• [Work required] In the data below, find the line containing "met1 | 1127 | 30.8 | 2640", then set down that line and every later line up to and including the line containing "## power groups by stage", exactly.

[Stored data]
%%

`src/rtl/ls_gate_bank.sv`:
```
// ls_gate_bank
// Bank of CHANNELS identical logic gates, each reducing INPUTS bits with one
// shared function selected by mode. Results pass through a PIPE-deep pipeline
// whose last stage is the output register, and a saturating 8-bit counter per
// channel records how often that channel's output bit changed.
//
// Ports
//   clk        single clock, rising edge
//   rst        synchronous active-high reset (priority over ce and cnt_clr)
//   ce         clock enable; 0 freezes every register
//   in_valid   qualifies a/mode on an enabled edge
//   mode       0 NAND, 1 AND, 2 NOR, 3 OR, 4 XOR, 5 XNOR, 6/7 NAND
//   a          gate inputs, channel c uses a[c*INPUTS +: INPUTS]
//   y          registered gate outputs, bit c = channel c
//   out_valid  y carries a new result this cycle
//   cnt_sel    channel select for counter readback
//   cnt_clr    clears all transition counters (only when ce=1)
//   cnt        transition count of channel cnt_sel, 0 when out of range
//
// Handshake: there is no back-pressure. A sample is accepted on every rising
// edge where ce=1 and in_valid=1; the result leaves exactly PIPE enabled edges
// later (the accepting edge counts as the first) with out_valid=1 for one
// enabled cycle. ce=0 stalls the whole pipeline in place.

module ls_gate_bank #(
  parameter int CHANNELS = 4,
  parameter int INPUTS   = 2,
  parameter int PIPE     = 2
) (
  input  logic                         clk,
  input  logic                         rst,
  input  logic                         ce,
  input  logic                         in_valid,
  input  logic [2:0]                   mode,
  input  logic [CHANNELS*INPUTS-1:0]   a,
  output logic [CHANNELS-1:0]          y,
  output logic                         out_valid,
  input  logic [3:0]                   cnt_sel,
  input  logic                         cnt_clr,
  output logic [7:0]                   cnt
);

  // Gate evaluation on the incoming sample, so the mode used is always the
  // one presented together with that sample.
  logic [CHANNELS-1:0] gate_out;

  always_comb begin
    gate_out = '0;
    for (int c = 0; c < CHANNELS; c++) begin
      case (mode)
        3'd1:    gate_out[c] =  (&a[c*INPUTS +: INPUTS]);
        3'd2:    gate_out[c] = ~(|a[c*INPUTS +: INPUTS]);
        3'd3:    gate_out[c] =  (|a[c*INPUTS +: INPUTS]);
        3'd4:    gate_out[c] =  (^a[c*INPUTS +: INPUTS]);
        3'd5:    gate_out[c] = ~(^a[c*INPUTS +: INPUTS]);
        default: gate_out[c] = ~(&a[c*INPUTS +: INPUTS]);
      endcase
    end
  end

  // Pipeline: stage PIPE-1 is the output register. Each stage only loads data
  // when the sample entering it is valid, so the last stage naturally holds
  // the previous result across bubbles.
  logic [CHANNELS-1:0] pipe_data [PIPE];
  logic [PIPE-1:0]     pipe_vld;

  // What each stage will see on the next enabled edge.
  logic [CHANNELS-1:0] stage_data [PIPE];
  logic [PIPE-1:0]     stage_vld;

  always_comb begin
    stage_vld     = '0;
    stage_vld[0]  = in_valid;
    stage_data[0] = gate_out;
    for (int i = 1; i < PIPE; i++) begin
      stage_vld[i]  = pipe_vld[i-1];
      stage_data[i] = pipe_data[i-1];
    end
  end

  always_ff @(posedge clk) begin
    if (rst) begin
      pipe_vld <= '0;
      for (int i = 0; i < PIPE; i++) begin
        pipe_data[i] <= '0;
      end
    end else if (ce) begin
      for (int i = 0; i < PIPE; i++) begin
        pipe_vld[i] <= stage_vld[i];
        if (stage_vld[i]) begin
          pipe_data[i] <= stage_data[i];
        end
      end
    end
  end

  assign y         = pipe_data[PIPE-1];
  assign out_valid = pipe_vld[PIPE-1];

  // Channels whose output bit flips on the next enabled edge.
  logic [CHANNELS-1:0] toggle;

  always_comb begin
    toggle = '0;
    if (stage_vld[PIPE-1]) begin
      toggle = stage_data[PIPE-1] ^ y;
    end
  end

  // Transition counters. Reset only forces y to 0 and zeroes the counters, so
  // the reset transition itself is never counted. cnt_clr wins over a
  // coincident increment.
  logic [7:0] cnt_r [CHANNELS];

  always_ff @(posedge clk) begin
    if (rst) begin
      for (int c = 0; c < CHANNELS; c++) begin
        cnt_r[c] <= 8'd0;
      end
    end else if (ce) begin
      for (int c = 0; c < CHANNELS; c++) begin
        if (cnt_clr) begin
          cnt_r[c] <= 8'd0;
        end else if (toggle[c] && (cnt_r[c] != 8'hFF)) begin
          cnt_r[c] <= cnt_r[c] + 8'd1;
        end
      end
    end
  end

  // Readback mux; selects beyond the last channel read as zero.
  always_comb begin
    cnt = 8'd0;
    for (int c = 0; c < CHANNELS; c++) begin
      if (cnt_sel == 4'(c)) begin
        cnt = cnt_r[c];
      end
    end
  end

endmodule

```
`config.mk`:
```
export PLATFORM = sky130hd
export DESIGN_NAME = ls_gate_bank
export DESIGN_NICKNAME = d
export VERILOG_FILES = /design/src/rtl/ls_gate_bank.sv
export SDC_FILE = /design/constraint.sdc
export NUM_CORES = 1
export LEC_CHECK = 0
export ABC_AREA = 1
export CAP_MARGIN = 20
export CORE_AREA = 2 2 76 71
export DETAILED_ROUTE_END_ITERATION = 8
export DIE_AREA = 0 0 78 73
export PLACE_DENSITY = 0.8
export SLEW_MARGIN = 10
export SYNTH_ARGS = -nofsm -noshare
export SYNTH_HDL_FRONTEND = slang
export SYNTH_SLANG_ARGS = --single-unit
```
`constraint.sdc`:
```
create_clock -name clk -period 4.7 [get_ports clk]
set_input_delay 0.94 -clock clk [delete_from_list [all_inputs] [get_ports clk]]
set_output_delay 0.94 -clock clk [all_outputs]
set_load 0.05 [all_outputs]
```
==> key figures <==
Pwr
  – Sequential share of power: 52.2%
  – Net Sw Power: 0.234 mW
  – Internal power component: 0.638 mW
  – Sw Ratio: 26.9%
  – LEAKAGE: 1.37 nW
  – Post-route total power: 0.872 mW
  – P per Cell Area: 262 nW/µm²
  – Clk pwr share: 33.0%
  – Logic gate share of total power: 14.8%
  – Maximum VDD drop: 0.000185 V

Yosys
  – Post-synth top area share: 41.7%
  – Synth area leader: edfxtp_1
  – Commonest cells post-synth: nand2_1 (69), inv_1 (51), nor2_1 (47)
  – Post-Syn Area per Cell: 8.16 µm²
  – Yosys Warn Count: 0
  – Compound-cell area share of the yosys netlist: 3.13%
  – Post-Synth XOR/XNOR Area: 6.39%
  – Asr flop ratio synth: 0%
  – Post-synth EDFFs: 40
  – Main combinational cell family by area after synthesis: simple AND/OR/NAND/NOR gates
  – Adder-Cell Fraction of Synth Area: 5.21%
  – Synth top area cells: edfxtp_1 (42%), nand2_1 (9.0%), nand4_1 (7.6%)
  – Post-synthesis cell type count: 27
  – Synth Area in Simple Gates: 32.7%
  – Mapped cell area: 2880 µm²
  – Synth Register Bits: 42
  – Synth Net Count: 385
  – Proportion of synthesized area in mux cells: 0%
  – Register area share after synthesis: 43.1%
  – Count leader, synth: nand2_1
  – Cell count after synthesis: 353
  – Post-synth top flop: edfxtp_1

Global route
  – Antenna violations before repair: 0
  – Largest net degree at the start of global routing: 19
  – Overall Global Routing Usage: 23.7%
  – Total grt overflow: 0
  – Global-route wire length before repair: 10,500 µm
  – Number of global-route vias before repair: 2,306

Floorplanning
  – Num rows: 25
  – Core ar.: 5000 µm²
  – Die span in y: 73 µm
  – IO Pins: 33
  – Die X: 78 µm
  – Area of the die: 5690 µm²
  – Initial Utilization: 57.5%

Clock tree
  – Post-CTS setup buffers: 0
  – CTS root buf: clkbuf_8
  – CTS Hold Bufs: 0
  – Num CTS Buffers: 5
  – Post-CTS resize count: 0
  – H-tree depth: 2
  – Register clock-pin slew on the reported worst setup and hold paths: 0.08 ns
  – CTS tree: yes
  – Worst-skew pair later-pin latency: 0.30 ns
  – Sink Count: 42
  – CTS Buffer Depth: 2

STA
  – F_max: 235 MHz
  – RSZ-0062 raised after global routing: no
  – Tmin final: 4.25 ns
  – Slew Limit Fails: 0
  – Relative slew slack: 65.3%
  – Setup TNS: 0 ns
  – Hold Vio Cnt, Final: 0
  – Worst Tran Pin Value: 0.519 ns
  – Fin worst setup slack: 0.450 ns
  – Endpoints failing setup: 0
  – Clock skew: 0.0113 ns
  – Final period util: 90.4%

Worst setup path
  – Top delay family on crit path: buffers and inverters
  – CP Capture Type: output port
  – Critical Path Slowest Stage Cell: clkdlybuf4s50_1
  – WP buf/inv: 3
  – CP required: 3.76 ns
  – Data arrival, critical path: 3.31 ns
  – R2R Setup Slk: 2.74 ns
  – WS Path Type: input port to output port
  – Most used cell along the critical path: clkdlybuf4s50_1
  – CP max FO: 10
  – Slowest stage delay, CP: 0.82 ns
  – Setup crit start kind: input port
  – Critical Path, Cell by Cell: clkdlybuf4s50_1 -> inv_2 -> nor3_2 -> nand2_1 -> nand4_1 -> clkdlybuf4s50_1

Detailed routing
  – Drt pass-1 iters: 5
  – Wire per inst: 13.9 µm
  – Drt drc: 0
  – Via density: 5.50
  – Remaining antenna violation count: 0
  – Vias: 2,476
  – Initial DRC Count: 184
  – Wirelength, routed: 6240 µm

Hold path
  – Hold Path Class: flop to flop

Job
  – Max_cap viols: 0

Placed design
  – Input/output buffers: 32
  – Post-DP HPWL: 4840 µm
  – Routability congestion estimate: 0.878
  – DP Worst Slack: 0.486 ns
  – Area post-placement: 3220 µm²

Finish
  – Fin area: 3330 µm²
  – Area occupied by multi-input gates: 1370 µm²
  – Register area: 1240 µm²
  – Area growth, synth to finish: 15.5%
  – Layout cells sized above 1: 7.05%
  – Inserted Diodes: 0
  – Fill count: 423
  – Nets: 414

Status
  – Status: completed
## worst paths after layout
path / to / cells after the start / startpoint
min reg2reg: pipe_vld[1]$_SDFFE_PP0P_ / 2 / pipe_vld[1]$_SDFFE_PP0P_
max reg2reg: cnt_r[1][5]$_SDFFCE_PN0P_ / 6 / cnt_r[1][0]$_SDFFCE_PN0P_
min: pipe_vld[1]$_SDFFE_PP0P_ / 2 / pipe_vld[1]$_SDFFE_PP0P_
max: cnt[5] / 6 / cnt_sel[0]
## per-stage QoR
step | util [%] | hold WS (ns) | cells
finish | 66.5 | 0.472 | 450
global route | 66.5 | 0.500 | 450
CTS | 66.5 | 0.480 | 450
detailed placement | 64.3 | 0.465 | 442
global placement | 64.3 | 0.456 | 442
floorplan | - | 0.445 | 353
## worst register-to-register path: cells and delay by family (launching register included)
kind,cells,cell delay (ns)
fa+ha+maj,1,0.26
flops,1,0.46
simple gates,4,0.75
buf+inv,1,0.17
## placed cells by master (no fill, tap or decap), drive strengths merged
cell           synthesis  routed
bufinv                 0       1
xor2                  12      12
nor2                  56      56
dfxtp                  2       2
nand4                 35      35
nor3b                  1       1
ha                    12      12
clkinvlp               0       1
clkdlybuf4s50          0      32
nor3                  10      10
a21oi                 14      14
clkbuf                 0       6
xnor2                  9       9
edfxtp                40      40
nand2                 70      70
nand3b                 1       1
inv                   55      55
o21ai                  4       4
nand3                 22      22
## cells by family after synthesis
| family | after synthesis |
|---|---|
| buffers and inverters | 65 |
| adder cells (fa/ha/maj) | 12 |
| XOR/XNOR | 21 |
| AND/OR/NAND/NOR | 195 |
| AO/OA/AOI/OAI | 18 |
| flip-flops | 42 |
## registers in the layout, indices dropped and copies added (netlist names)
register and count:
cnt_r 32, pipe_data 8, pipe_vld 2
## routing by layer
metal | up-vias | track usage [%] | wire length (µm)
met3 | 17 | 3.47 | 380
li1 | 1230 | - | -
met4 | 0 | 8.38 | 197
met5 | - | 0 | 0
met2 | 102 | 40.7 | 3020
met1 | 1127 | 30.8 | 2640
## layout make-up
class	count	share of cell area (%)
Clock buffer	6	2.18
Clock inverter	2	1.13
Inverter	55	6.21
Multi-Input combinational cell	246	41.0
Sequential cell	42	37.3
Tap cell	67	2.52
Timing Repair Buffer	32	9.63
## power groups by stage
| stage | logic, mW | clock network (mW) | registers (mW) |
|---|---|---|---|
| after global placement | 0.125 | 0 | 0.463 |
| after CTS | 0.129 | 0.292 | 0.455 |
| after global routing | 0.144 | 0.309 | 0.458 |
| after floorplan | 0.0901 | 0 | 0.455 |
| final | 0.129 | 0.288 | 0.456 |
| after detailed placement | 0.128 | 0 | 0.463 |
(Power assumes the default switching activity.)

%%

• [Solution to the problem]
met1 | 1127 | 30.8 | 2640
## layout make-up
class	count	share of cell area (%)
Clock buffer	6	2.18
Clock inverter	2	1.13
Inverter	55	6.21
Multi-Input combinational cell	246	41.0
Sequential cell	42	37.3
Tap cell	67	2.52
Timing Repair Buffer	32	9.63
## power groups by stage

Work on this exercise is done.